--- DATA FOR ANALYSIS ---

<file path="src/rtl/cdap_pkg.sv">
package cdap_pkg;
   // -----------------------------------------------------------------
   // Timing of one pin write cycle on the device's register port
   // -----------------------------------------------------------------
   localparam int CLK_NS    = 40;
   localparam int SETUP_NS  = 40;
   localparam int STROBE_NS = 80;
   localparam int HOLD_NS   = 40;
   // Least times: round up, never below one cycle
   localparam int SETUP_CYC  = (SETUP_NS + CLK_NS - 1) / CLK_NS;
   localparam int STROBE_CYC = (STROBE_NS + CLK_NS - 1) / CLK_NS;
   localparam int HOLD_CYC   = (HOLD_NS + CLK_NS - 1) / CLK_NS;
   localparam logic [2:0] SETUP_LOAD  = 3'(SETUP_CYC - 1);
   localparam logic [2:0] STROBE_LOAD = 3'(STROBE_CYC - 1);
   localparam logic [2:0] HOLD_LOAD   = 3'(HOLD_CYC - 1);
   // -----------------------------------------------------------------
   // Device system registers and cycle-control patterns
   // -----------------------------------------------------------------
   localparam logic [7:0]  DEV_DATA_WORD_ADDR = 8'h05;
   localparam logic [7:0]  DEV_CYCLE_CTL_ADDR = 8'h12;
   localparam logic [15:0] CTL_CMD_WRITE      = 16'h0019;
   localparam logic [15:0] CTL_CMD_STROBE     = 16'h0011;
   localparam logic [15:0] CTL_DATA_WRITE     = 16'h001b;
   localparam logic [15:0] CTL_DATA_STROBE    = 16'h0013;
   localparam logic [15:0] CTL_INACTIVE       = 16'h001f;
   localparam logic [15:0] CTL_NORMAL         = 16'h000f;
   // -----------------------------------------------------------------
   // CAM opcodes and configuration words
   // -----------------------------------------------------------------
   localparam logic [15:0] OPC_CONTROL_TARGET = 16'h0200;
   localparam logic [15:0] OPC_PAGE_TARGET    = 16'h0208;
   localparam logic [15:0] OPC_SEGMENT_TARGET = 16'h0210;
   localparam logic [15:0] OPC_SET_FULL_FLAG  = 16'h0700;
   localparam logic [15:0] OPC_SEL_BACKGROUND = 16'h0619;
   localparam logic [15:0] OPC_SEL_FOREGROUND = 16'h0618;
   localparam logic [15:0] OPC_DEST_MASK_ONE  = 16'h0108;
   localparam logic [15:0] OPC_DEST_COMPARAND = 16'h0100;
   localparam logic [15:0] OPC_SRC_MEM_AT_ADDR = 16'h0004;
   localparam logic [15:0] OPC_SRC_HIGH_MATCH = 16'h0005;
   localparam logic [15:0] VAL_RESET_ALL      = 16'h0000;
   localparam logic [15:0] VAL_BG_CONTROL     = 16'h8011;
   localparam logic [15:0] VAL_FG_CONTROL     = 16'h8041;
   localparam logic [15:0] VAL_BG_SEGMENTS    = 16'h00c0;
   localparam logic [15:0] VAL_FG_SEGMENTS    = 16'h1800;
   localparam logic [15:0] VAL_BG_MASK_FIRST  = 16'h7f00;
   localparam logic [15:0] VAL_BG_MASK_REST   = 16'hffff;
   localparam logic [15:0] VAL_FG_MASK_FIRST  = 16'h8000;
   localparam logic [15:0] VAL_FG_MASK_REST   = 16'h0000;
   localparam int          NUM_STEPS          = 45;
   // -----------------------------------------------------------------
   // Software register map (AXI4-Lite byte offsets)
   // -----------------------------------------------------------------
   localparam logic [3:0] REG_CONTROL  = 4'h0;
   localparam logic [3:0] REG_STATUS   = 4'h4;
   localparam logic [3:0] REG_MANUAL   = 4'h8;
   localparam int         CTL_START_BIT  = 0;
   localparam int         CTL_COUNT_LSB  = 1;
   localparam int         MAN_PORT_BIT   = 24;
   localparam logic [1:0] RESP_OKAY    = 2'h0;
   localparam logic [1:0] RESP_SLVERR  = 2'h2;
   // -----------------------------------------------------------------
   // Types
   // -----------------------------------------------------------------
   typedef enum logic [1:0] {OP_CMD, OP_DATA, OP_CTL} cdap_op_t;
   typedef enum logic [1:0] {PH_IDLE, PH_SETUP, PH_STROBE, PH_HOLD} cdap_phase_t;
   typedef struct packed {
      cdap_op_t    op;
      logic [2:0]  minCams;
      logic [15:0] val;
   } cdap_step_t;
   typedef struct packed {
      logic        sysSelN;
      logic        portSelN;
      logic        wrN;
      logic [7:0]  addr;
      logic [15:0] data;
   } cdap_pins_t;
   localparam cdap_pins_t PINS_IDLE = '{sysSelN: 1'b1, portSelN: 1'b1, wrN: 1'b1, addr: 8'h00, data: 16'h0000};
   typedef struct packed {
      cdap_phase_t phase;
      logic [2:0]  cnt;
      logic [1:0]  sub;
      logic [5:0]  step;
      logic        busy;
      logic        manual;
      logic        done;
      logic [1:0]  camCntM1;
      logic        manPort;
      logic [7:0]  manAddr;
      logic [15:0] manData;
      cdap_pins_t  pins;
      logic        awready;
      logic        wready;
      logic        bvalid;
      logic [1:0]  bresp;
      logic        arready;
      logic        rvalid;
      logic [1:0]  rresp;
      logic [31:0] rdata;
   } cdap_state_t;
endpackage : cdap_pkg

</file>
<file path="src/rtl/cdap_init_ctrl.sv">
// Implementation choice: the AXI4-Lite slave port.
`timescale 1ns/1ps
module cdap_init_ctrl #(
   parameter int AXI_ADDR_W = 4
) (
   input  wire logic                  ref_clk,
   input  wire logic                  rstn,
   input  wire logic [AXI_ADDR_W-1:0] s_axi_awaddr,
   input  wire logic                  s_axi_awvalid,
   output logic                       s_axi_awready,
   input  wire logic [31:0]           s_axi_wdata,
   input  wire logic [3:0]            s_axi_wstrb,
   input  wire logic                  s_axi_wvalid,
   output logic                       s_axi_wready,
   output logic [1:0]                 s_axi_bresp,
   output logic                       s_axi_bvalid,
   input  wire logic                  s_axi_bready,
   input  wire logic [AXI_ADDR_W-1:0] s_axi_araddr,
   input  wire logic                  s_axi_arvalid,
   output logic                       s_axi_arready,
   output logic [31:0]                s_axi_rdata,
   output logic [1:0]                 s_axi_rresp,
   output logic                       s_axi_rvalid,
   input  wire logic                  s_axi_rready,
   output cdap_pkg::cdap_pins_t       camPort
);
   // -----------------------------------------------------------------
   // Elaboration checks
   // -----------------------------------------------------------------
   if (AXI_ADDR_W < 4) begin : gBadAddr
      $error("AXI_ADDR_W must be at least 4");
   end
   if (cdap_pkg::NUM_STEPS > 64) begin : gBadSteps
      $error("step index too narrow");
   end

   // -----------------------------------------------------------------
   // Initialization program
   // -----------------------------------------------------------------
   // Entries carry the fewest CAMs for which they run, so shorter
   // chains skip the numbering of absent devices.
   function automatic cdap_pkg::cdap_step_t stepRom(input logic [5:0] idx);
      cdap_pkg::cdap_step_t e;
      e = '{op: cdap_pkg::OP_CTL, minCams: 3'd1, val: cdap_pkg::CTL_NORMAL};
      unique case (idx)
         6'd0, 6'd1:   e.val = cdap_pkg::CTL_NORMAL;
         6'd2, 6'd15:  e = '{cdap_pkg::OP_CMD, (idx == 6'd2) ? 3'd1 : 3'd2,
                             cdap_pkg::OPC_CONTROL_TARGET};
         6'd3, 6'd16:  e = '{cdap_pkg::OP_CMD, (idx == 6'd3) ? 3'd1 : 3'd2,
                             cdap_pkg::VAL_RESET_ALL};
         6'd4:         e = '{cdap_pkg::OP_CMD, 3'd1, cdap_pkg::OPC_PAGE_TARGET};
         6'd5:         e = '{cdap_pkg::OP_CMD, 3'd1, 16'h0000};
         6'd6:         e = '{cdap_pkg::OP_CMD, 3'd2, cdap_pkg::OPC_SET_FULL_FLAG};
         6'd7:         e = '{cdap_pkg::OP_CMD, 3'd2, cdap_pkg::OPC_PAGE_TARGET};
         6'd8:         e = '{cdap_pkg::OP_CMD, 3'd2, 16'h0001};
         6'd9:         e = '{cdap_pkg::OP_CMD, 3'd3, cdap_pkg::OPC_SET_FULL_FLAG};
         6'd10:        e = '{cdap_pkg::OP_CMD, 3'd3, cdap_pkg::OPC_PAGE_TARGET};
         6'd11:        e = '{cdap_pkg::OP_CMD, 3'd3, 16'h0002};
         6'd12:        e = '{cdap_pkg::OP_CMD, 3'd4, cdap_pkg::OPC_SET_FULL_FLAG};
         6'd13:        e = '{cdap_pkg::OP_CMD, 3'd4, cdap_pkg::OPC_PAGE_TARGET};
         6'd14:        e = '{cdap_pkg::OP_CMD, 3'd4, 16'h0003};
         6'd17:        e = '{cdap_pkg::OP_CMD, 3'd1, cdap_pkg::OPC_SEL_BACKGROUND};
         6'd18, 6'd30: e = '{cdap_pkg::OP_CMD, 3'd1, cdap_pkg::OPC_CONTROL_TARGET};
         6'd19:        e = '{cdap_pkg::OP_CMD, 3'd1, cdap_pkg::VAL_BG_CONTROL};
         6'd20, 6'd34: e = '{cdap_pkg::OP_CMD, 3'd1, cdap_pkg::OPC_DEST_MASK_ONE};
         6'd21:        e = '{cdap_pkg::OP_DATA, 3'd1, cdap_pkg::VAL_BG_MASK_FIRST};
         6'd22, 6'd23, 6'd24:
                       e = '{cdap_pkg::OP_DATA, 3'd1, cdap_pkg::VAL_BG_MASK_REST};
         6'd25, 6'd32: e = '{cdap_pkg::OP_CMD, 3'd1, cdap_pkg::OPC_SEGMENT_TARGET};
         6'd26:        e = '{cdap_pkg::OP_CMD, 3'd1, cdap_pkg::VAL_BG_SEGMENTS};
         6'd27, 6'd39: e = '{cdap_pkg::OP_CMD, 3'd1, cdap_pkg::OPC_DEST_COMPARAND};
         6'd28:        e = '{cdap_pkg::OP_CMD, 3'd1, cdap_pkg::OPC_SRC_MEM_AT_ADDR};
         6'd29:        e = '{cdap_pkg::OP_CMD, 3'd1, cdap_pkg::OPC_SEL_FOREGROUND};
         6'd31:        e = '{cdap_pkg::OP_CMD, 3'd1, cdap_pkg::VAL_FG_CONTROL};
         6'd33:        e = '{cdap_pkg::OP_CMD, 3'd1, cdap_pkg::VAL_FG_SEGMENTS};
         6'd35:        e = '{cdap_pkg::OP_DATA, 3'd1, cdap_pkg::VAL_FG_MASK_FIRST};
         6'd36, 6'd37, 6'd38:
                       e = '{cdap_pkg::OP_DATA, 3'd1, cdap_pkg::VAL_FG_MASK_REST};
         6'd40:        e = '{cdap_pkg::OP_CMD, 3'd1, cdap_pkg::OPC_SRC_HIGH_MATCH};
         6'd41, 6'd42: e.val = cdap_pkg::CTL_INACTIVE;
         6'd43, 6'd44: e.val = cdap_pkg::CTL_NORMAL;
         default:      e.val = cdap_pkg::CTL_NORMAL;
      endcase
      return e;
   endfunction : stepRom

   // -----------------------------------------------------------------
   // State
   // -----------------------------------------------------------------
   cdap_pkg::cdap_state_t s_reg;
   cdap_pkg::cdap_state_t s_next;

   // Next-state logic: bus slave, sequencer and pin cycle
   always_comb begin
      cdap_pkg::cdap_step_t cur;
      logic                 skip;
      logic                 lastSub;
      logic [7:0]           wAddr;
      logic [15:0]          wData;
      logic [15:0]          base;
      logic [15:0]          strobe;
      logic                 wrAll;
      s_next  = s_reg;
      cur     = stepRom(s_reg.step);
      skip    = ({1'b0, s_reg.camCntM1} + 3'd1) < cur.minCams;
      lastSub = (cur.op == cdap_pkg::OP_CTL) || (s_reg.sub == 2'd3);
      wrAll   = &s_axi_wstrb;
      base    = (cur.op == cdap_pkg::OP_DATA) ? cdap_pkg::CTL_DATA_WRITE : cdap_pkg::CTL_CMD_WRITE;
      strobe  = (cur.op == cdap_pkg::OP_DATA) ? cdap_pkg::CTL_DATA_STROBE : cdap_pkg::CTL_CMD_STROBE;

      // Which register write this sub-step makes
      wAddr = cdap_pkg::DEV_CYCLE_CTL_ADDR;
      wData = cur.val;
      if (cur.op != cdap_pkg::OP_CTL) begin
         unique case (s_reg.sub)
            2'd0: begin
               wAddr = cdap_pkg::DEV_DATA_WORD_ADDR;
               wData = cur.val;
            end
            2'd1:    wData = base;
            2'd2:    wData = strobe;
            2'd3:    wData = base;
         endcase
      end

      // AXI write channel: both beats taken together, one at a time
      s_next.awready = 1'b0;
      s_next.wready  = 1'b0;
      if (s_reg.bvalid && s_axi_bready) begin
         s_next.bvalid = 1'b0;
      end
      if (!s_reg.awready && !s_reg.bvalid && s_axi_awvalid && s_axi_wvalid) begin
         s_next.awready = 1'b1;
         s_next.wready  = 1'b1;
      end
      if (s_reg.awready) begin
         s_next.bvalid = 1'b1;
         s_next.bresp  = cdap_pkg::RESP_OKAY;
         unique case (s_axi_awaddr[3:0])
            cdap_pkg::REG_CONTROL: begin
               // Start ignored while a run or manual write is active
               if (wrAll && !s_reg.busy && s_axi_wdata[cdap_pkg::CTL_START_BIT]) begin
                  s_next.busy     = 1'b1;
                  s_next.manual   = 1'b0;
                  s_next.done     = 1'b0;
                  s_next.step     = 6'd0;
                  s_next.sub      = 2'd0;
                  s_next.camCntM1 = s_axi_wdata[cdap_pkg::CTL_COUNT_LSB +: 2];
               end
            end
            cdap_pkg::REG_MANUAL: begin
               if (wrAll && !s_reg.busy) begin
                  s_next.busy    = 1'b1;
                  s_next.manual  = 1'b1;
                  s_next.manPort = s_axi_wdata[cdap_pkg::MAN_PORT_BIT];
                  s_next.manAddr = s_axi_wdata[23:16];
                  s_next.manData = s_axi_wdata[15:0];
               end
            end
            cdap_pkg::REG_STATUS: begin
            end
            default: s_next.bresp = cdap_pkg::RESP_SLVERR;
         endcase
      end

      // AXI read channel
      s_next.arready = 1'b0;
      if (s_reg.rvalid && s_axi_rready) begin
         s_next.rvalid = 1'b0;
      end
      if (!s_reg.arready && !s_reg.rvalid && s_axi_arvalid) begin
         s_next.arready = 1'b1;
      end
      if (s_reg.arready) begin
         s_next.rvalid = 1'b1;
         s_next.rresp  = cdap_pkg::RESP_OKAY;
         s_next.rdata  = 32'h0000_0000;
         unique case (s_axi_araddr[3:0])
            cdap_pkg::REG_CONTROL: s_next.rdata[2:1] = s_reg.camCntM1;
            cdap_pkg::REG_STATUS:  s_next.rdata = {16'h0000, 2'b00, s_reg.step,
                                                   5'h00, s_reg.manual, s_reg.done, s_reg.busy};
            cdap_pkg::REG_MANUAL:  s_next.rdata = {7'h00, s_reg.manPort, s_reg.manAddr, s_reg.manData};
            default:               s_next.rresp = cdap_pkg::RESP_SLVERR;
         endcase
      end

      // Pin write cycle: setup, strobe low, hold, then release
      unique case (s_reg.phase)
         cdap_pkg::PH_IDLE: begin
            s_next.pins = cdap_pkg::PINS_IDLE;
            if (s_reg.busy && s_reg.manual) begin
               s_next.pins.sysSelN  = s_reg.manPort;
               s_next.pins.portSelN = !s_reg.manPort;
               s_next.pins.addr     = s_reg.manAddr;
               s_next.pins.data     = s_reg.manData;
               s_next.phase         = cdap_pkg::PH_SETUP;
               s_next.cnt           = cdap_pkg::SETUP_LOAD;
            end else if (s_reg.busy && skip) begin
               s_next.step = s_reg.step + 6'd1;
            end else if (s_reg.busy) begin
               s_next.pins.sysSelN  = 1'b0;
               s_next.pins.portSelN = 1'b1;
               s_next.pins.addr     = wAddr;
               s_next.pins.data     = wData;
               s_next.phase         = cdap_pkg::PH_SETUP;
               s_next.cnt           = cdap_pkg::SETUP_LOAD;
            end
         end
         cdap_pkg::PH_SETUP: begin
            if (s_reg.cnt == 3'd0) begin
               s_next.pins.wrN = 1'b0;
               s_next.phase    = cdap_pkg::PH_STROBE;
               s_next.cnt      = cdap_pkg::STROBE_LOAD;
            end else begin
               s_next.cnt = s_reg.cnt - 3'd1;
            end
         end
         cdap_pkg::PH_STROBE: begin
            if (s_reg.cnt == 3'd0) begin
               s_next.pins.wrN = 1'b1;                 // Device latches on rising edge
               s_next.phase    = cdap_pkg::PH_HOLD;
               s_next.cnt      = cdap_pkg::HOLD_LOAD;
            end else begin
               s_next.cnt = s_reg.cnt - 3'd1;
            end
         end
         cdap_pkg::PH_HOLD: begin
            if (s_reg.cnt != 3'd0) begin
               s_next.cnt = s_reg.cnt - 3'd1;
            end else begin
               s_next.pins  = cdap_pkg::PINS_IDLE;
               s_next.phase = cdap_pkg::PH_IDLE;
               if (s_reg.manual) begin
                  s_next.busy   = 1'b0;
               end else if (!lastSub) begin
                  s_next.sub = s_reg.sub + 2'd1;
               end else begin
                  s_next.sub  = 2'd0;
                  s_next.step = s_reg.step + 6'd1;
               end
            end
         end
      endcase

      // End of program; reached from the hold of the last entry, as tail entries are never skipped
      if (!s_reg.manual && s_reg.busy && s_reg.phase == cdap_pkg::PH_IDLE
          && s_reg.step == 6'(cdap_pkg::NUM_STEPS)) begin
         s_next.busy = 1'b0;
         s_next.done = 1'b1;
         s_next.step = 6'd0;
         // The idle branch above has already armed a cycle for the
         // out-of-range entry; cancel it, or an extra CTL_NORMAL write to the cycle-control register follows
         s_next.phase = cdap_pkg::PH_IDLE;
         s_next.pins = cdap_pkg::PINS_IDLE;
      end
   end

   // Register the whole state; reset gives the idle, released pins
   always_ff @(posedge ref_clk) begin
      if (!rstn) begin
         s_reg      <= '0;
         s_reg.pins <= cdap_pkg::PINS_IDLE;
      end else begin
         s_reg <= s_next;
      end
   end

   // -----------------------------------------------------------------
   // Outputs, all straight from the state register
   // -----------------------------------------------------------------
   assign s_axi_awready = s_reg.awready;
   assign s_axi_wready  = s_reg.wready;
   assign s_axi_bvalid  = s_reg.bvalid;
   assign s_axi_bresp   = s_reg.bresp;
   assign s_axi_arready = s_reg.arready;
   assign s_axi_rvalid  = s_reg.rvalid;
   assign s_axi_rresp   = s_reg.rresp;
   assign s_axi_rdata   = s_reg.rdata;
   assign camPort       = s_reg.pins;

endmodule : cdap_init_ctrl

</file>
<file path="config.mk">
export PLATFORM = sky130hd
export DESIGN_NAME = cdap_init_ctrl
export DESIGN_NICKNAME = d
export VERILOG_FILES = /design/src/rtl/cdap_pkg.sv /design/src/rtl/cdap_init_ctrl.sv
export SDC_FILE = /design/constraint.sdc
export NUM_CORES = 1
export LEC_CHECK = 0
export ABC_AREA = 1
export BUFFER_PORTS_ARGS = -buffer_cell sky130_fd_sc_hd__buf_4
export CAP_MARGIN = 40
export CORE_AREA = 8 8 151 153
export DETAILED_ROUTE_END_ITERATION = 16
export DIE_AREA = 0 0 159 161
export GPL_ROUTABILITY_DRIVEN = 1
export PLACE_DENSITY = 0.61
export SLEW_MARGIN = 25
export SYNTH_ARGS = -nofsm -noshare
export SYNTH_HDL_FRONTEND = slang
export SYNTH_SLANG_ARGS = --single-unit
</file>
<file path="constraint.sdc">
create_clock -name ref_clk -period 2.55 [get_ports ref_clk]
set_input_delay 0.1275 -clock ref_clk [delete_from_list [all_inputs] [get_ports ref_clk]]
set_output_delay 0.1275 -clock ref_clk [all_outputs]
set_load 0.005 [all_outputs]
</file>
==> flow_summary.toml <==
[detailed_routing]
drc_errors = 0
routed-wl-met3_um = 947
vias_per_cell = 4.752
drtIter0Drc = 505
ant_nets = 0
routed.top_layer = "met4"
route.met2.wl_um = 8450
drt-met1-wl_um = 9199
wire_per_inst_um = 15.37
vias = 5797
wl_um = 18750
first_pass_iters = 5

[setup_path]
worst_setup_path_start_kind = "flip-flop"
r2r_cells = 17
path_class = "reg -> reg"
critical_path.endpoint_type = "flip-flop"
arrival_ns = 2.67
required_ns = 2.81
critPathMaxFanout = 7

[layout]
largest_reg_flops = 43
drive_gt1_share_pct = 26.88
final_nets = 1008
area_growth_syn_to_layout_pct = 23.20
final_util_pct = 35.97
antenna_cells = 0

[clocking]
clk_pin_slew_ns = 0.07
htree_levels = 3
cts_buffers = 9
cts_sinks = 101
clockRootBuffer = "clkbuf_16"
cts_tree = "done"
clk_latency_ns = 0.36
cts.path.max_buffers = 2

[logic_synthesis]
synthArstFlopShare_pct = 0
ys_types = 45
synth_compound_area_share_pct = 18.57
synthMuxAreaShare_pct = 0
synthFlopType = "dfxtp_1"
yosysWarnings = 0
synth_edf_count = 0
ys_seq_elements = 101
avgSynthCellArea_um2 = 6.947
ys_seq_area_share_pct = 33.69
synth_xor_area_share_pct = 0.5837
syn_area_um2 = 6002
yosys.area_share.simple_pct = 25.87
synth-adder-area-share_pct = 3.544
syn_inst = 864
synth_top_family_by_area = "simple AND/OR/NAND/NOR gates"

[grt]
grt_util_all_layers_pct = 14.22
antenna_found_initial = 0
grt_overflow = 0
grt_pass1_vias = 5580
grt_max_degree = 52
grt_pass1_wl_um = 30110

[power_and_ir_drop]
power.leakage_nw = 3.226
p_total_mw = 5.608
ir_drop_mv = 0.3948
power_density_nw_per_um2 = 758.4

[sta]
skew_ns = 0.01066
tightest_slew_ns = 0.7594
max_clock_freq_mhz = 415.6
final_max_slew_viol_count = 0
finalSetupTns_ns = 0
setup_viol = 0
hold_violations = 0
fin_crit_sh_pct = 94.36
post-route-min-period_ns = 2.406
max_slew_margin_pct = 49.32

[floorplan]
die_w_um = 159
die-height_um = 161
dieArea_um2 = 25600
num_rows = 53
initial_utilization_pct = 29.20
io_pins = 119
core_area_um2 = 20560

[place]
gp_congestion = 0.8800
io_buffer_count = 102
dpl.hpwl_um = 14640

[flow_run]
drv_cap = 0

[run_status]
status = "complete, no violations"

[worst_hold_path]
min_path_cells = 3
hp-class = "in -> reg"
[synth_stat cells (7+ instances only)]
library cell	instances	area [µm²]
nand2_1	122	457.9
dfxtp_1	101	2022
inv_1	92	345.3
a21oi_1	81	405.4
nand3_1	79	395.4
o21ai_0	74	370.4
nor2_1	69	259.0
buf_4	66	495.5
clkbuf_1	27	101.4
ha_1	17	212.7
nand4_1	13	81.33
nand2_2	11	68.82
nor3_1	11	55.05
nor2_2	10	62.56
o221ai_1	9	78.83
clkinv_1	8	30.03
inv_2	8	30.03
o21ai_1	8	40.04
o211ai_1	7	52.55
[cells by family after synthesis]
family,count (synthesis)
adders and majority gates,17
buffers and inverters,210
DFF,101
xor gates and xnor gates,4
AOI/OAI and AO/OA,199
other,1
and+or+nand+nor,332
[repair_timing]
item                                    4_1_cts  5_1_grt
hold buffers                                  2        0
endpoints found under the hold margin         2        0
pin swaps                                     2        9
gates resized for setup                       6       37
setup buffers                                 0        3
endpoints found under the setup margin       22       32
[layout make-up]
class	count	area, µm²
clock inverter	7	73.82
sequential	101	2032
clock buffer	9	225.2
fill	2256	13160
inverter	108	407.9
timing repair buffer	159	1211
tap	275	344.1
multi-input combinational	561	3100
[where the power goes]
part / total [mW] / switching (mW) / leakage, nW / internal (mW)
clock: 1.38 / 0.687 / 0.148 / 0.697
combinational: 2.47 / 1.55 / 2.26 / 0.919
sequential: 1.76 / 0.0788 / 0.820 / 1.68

---

TASK DETAILS ▸
Show a copy of each line from the records above in which the string "program" occurs.

EXERCISE SOLUTION ▸
   // Initialization program
      // End of program; reached from the hold of the last entry, as tail entries are never skipped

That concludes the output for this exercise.